= Southern Alleghenies Museum of Art =

The Southern Alleghenies Museum of Art (SAMA) is an art museum with five locations in southwestern Pennsylvania in the United States. It is headquartered at Saint Francis University in Loretto, where it was founded in 1976. Other locations were opened later in Hollidaysburg (1979) which moved to Altoona (1995), Johnstown (1982), Ligonier (1997) and Bedford (2018).
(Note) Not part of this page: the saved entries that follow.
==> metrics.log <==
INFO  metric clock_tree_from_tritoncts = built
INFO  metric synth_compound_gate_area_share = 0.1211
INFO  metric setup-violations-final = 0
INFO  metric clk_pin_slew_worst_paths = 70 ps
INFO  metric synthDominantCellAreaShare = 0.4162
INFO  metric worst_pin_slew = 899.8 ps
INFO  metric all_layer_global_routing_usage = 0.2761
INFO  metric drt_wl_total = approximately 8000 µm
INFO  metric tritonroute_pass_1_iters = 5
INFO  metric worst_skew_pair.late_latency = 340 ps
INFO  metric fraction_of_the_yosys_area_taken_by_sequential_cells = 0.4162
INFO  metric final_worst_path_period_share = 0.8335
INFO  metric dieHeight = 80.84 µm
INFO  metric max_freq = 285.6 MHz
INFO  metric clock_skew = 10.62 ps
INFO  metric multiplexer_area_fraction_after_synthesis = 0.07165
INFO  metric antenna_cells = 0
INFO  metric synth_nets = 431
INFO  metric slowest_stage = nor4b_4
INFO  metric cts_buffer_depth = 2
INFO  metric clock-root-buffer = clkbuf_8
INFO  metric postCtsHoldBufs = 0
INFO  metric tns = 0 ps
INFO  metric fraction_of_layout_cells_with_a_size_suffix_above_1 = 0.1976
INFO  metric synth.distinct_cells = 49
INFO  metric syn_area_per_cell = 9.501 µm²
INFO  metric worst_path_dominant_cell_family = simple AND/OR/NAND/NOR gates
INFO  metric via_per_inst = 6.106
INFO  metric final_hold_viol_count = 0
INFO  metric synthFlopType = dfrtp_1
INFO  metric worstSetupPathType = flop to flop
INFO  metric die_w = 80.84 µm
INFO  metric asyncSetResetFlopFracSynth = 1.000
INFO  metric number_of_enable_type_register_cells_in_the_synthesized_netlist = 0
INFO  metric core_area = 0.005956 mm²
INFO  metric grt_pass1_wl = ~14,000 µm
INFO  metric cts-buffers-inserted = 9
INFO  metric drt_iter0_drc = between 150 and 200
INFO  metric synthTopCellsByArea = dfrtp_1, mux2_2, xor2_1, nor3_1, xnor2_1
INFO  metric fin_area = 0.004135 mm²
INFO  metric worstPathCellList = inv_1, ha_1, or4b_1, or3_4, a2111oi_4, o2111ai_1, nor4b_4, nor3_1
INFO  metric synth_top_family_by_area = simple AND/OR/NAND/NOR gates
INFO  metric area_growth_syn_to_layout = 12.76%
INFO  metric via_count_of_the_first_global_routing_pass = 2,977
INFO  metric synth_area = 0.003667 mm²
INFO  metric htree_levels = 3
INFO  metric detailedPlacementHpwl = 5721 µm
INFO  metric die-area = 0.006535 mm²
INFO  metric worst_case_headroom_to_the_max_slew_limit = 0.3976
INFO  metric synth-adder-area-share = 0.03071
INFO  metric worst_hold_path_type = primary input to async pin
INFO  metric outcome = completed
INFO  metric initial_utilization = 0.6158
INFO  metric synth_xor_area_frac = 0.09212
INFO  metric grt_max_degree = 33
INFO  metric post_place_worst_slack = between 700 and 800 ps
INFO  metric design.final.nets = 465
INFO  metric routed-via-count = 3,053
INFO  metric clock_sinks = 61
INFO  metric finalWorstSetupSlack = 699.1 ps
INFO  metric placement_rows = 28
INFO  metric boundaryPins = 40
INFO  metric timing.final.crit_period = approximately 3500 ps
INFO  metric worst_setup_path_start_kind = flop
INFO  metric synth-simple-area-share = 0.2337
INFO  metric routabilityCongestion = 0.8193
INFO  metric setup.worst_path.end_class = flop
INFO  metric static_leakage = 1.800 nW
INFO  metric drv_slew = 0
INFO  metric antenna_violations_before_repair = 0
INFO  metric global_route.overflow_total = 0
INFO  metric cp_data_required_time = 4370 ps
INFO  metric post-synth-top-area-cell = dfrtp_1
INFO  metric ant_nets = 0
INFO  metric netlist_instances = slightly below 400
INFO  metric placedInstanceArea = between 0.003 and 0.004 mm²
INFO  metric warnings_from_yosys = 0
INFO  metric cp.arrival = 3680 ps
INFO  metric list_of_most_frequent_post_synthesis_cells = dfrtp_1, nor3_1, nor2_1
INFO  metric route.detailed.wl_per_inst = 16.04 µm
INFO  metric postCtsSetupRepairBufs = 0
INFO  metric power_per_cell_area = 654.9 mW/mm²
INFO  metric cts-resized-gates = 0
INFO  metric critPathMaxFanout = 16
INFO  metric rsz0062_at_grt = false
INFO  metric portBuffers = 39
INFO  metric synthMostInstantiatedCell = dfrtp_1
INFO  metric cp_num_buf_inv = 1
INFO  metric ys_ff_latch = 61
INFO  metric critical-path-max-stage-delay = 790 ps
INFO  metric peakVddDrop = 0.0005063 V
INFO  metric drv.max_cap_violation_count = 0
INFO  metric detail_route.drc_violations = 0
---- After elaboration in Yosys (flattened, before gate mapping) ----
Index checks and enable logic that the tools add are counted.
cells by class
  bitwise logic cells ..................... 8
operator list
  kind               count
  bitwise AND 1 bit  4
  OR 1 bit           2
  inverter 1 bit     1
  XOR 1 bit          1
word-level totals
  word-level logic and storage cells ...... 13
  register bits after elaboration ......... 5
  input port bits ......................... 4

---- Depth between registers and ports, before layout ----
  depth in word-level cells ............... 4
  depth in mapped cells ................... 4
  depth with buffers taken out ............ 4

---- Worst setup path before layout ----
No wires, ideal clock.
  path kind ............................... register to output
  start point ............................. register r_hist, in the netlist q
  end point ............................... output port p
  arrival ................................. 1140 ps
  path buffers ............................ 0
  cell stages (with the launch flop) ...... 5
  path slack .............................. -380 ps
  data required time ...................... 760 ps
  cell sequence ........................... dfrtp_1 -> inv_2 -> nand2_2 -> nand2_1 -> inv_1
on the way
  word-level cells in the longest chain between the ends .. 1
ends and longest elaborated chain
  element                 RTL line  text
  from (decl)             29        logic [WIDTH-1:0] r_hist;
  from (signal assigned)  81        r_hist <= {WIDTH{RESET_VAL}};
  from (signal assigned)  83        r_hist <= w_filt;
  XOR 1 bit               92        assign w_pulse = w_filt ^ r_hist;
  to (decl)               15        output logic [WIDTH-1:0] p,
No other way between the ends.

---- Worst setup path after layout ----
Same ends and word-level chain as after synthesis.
## config.mk

```make
export PLATFORM = sky130hd
export DESIGN_NAME = mips32_mem_arbiter
export DESIGN_NICKNAME = d
export VERILOG_FILES = /design/src/rtl/mips32_pkg.sv /design/src/rtl/mips32_lat_timer.sv /design/src/rtl/mips32_mem_arbiter.sv
export SDC_FILE = /design/constraint.sdc
export NUM_CORES = 1
export LEC_CHECK = 0
export CORE_ASPECT_RATIO = 1.1
export CORE_MARGIN = 2
export CORE_UTILIZATION = 41
export DETAILED_ROUTE_END_ITERATION = 12
export PLACE_DENSITY = 0.91
export SKIP_CTS_REPAIR_TIMING = 1
export SYNTH_ARGS = -nofsm -noshare
export SYNTH_HDL_FRONTEND = slang
export SYNTH_SLANG_ARGS = --single-unit
```

## constraint.sdc

```tcl
create_clock -name clk -period 5 [get_ports clk]
set_input_delay 1 -clock clk [delete_from_list [all_inputs] [get_ports clk]]
set_output_delay 1 -clock clk [all_outputs]
set_load 0.1 [all_outputs]
```
`src/rtl/fetch_prefetch_unit_if.sv`:
```
// -----------------------------------------------------------------------------
// fetch_prefetch_unit_if
// Instruction-memory bus between the fetch front end and the instruction
// memory.
//   imem_req    : fetch request valid (driven by the fetch unit)
//   imem_addr   : word-aligned fetch address, valid with imem_req
//   imem_ack    : memory accepts the request this cycle
//   imem_rvalid : response valid; responses return in issue order
//   imem_rdata  : instruction word, valid with imem_rvalid
// Modports: master = fetch unit, slave = instruction memory.
// -----------------------------------------------------------------------------
interface fetch_prefetch_unit_if;
   logic        imem_req;
   logic [31:0] imem_addr;
   logic        imem_ack;
   logic        imem_rvalid;
   logic [31:0] imem_rdata;

   modport master (
      output imem_req,
      output imem_addr,
      input  imem_ack,
      input  imem_rvalid,
      input  imem_rdata
   );

   modport slave (
      input  imem_req,
      input  imem_addr,
      output imem_ack,
      output imem_rvalid,
      output imem_rdata
   );
endinterface

```
`src/rtl/fetch_prefetch_unit.sv`:
```
// -----------------------------------------------------------------------------
// fetch_prefetch_unit
// Instruction fetch front end feeding the IF/ID register. Owns the fetch PC,
// issues sequential requests to a variable-latency instruction memory and
// buffers returned words with their addresses in an in-order prefetch queue.
// A redirect flushes the queue, marks all in-flight responses stale and
// restarts fetch at the target.
//
// Parameters:
//   DEPTH    : queue entries and maximum in-flight requests (power of 2, >= 2)
//   RESET_PC : fetch address after reset
// Ports:
//   clk           : clock, rising edge
//   reset         : asynchronous active-low reset
//   imem          : instruction-memory bus (master side)
//   redirect      : taken branch from the memory stage
//   redirect_pc   : branch target, bits [1:0] ignored
//   stall         : downstream not ready, head is held
//   instr_valid   : queue head valid
//   instruction   : head instruction, NOP (32'h13) when empty
//   instr_address : head PC, 0 when empty
// -----------------------------------------------------------------------------
module fetch_prefetch_unit #(
   parameter int unsigned DEPTH    = 4,
   parameter logic [31:0] RESET_PC = 32'h0000_0000
) (
   input  logic                         clk,
   input  logic                         reset,
   fetch_prefetch_unit_if.master        imem,
   input  logic                         redirect,
   input  logic [31:0]                  redirect_pc,
   input  logic                         stall,
   output logic                         instr_valid,
   output logic [31:0]                  instruction,
   output logic [31:0]                  instr_address
);

   localparam int unsigned PW = $clog2(DEPTH);
   localparam int unsigned CW = PW + 1;
   localparam int unsigned SW = CW + 1;

   logic [31:0]   fpc;
   logic [31:0]   rpc;
   logic [CW-1:0] out_cnt;
   logic [CW-1:0] drop_cnt;
   logic [CW-1:0] count;
   logic [PW-1:0] head;
   logic [PW-1:0] tail;
   logic [31:0]   instr_q [DEPTH];
   logic [31:0]   addr_q  [DEPTH];

   logic [31:0]   target;
   logic          credit;
   logic          issue;
   logic          rsp;
   logic          drop_rsp;
   logic          push;
   logic          pop;

   assign target = {redirect_pc[31:2], 2'b00};

   // Every slot is either occupied or reserved for an in-flight response,
   // so the queue cannot overflow.
   assign credit = ({1'b0, out_cnt} + {1'b0, count}) < SW'(DEPTH);

   assign imem.imem_req  = reset & ~redirect & credit;
   assign imem.imem_addr = fpc;

   assign issue    = imem.imem_req & imem.imem_ack;
   // A response with nothing outstanding is a protocol error and is ignored.
   assign rsp      = imem.imem_rvalid & (out_cnt != '0);
   assign drop_rsp = rsp & (drop_cnt != '0);
   assign push     = rsp & ~redirect & (drop_cnt == '0);

   assign instr_valid   = (count != '0);
   assign pop           = instr_valid & ~stall & ~redirect;
   assign instruction   = instr_valid ? instr_q[head] : 32'h0000_0013;
   assign instr_address = instr_valid ? addr_q[head]  : 32'h0000_0000;

   always_ff @(posedge clk or negedge reset) begin
      if (!reset) begin
         fpc      <= RESET_PC;
         rpc      <= RESET_PC;
         out_cnt  <= '0;
         drop_cnt <= '0;
         count    <= '0;
         head     <= '0;
         tail     <= '0;
      end else begin
         // imem_req is low during a redirect, so issue is 0 then.
         out_cnt <= out_cnt + CW'(issue) - CW'(rsp);
         if (redirect) begin
            fpc      <= target;
            rpc      <= target;
            // Every response still outstanding after this cycle is stale;
            // this also absorbs any drops left over from an earlier redirect.
            drop_cnt <= out_cnt - CW'(rsp);
            count    <= '0;
            head     <= '0;
            tail     <= '0;
         end else begin
            if (issue) begin
               fpc <= fpc + 32'd4;
            end
            if (drop_rsp) begin
               drop_cnt <= drop_cnt - CW'(1);
            end
            if (push) begin
               rpc  <= rpc + 32'd4;
               tail <= tail + PW'(1);
            end
            if (pop) begin
               head <= head + PW'(1);
            end
            count <= count + CW'(push) - CW'(pop);
         end
      end
   end

   // Queue storage needs no reset: entries are only read while count covers them.
   always_ff @(posedge clk) begin
      if (push) begin
         instr_q[tail] <= imem.imem_rdata;
         addr_q[tail]  <= rpc;
      end
   end

endmodule

```
`src/flat_wrapper.sv`:
```
// flat-port wrapper written by rule: the top's interface ports become plain ports
module fetch_prefetch_unit_flat 
#(
   parameter int unsigned DEPTH    = 4,
   parameter logic [31:0] RESET_PC = 32'h0000_0000
)
  (clk, reset, redirect, redirect_pc, stall, instr_valid, instruction, instr_address, imem_imem_req, imem_imem_addr, imem_imem_ack, imem_imem_rvalid, imem_imem_rdata);
  fetch_prefetch_unit_if imem_i ();
  input  logic clk;
  input  logic reset;
  input  logic redirect;
  input  logic [31:0] redirect_pc;
  input  logic stall;
  output logic instr_valid;
  output logic [31:0] instruction;
  output logic [31:0] instr_address;
  output wire logic [$bits(imem_i.imem_req)-1:0] imem_imem_req;
  output wire logic [$bits(imem_i.imem_addr)-1:0] imem_imem_addr;
  input wire logic [$bits(imem_i.imem_ack)-1:0] imem_imem_ack;
  input wire logic [$bits(imem_i.imem_rvalid)-1:0] imem_imem_rvalid;
  input wire logic [$bits(imem_i.imem_rdata)-1:0] imem_imem_rdata;
  assign imem_imem_req = imem_i.imem_req;
  assign imem_imem_addr = imem_i.imem_addr;
  assign imem_i.imem_ack = imem_imem_ack;
  assign imem_i.imem_rvalid = imem_imem_rvalid;
  assign imem_i.imem_rdata = imem_imem_rdata;
  fetch_prefetch_unit #(.DEPTH(DEPTH), .RESET_PC(RESET_PC)) u_core (.clk(clk), .reset(reset), .imem(imem_i), .redirect(redirect), .redirect_pc(redirect_pc), .stall(stall), .instr_valid(instr_valid), .instruction(instruction), .instr_address(instr_address));
endmodule
```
Starting with a collection of about 100 objects, the museum's permanent collection now features more than 5,000 works by local, regional, national and international artists. The national artists include, among others, Will Barnet, William Baziotes, Albert Bierstadt, Mary Cassatt, Arny Karl, Walt Kuhn, Theodore Lukits, Thomas Moran, Gilbert Stuart, Thomas Sully, and Pittsburgh native Andy Warhol. Some of the local and regional artists are Ron Donoughe, George Hetzel, and William H. Rau.

The museum is a repository for several distinctive special collections, such as the Charles M. Schwab Collection of Presentation Silver and Other Memorabilia, the Colleen Browning Collection, and the Rezk Collection of Tibetan and Nepalese art.

The Johnstown site is located in the Pasquerilla Performing Arts Center on the campus of the University of Pittsburgh at Johnstown.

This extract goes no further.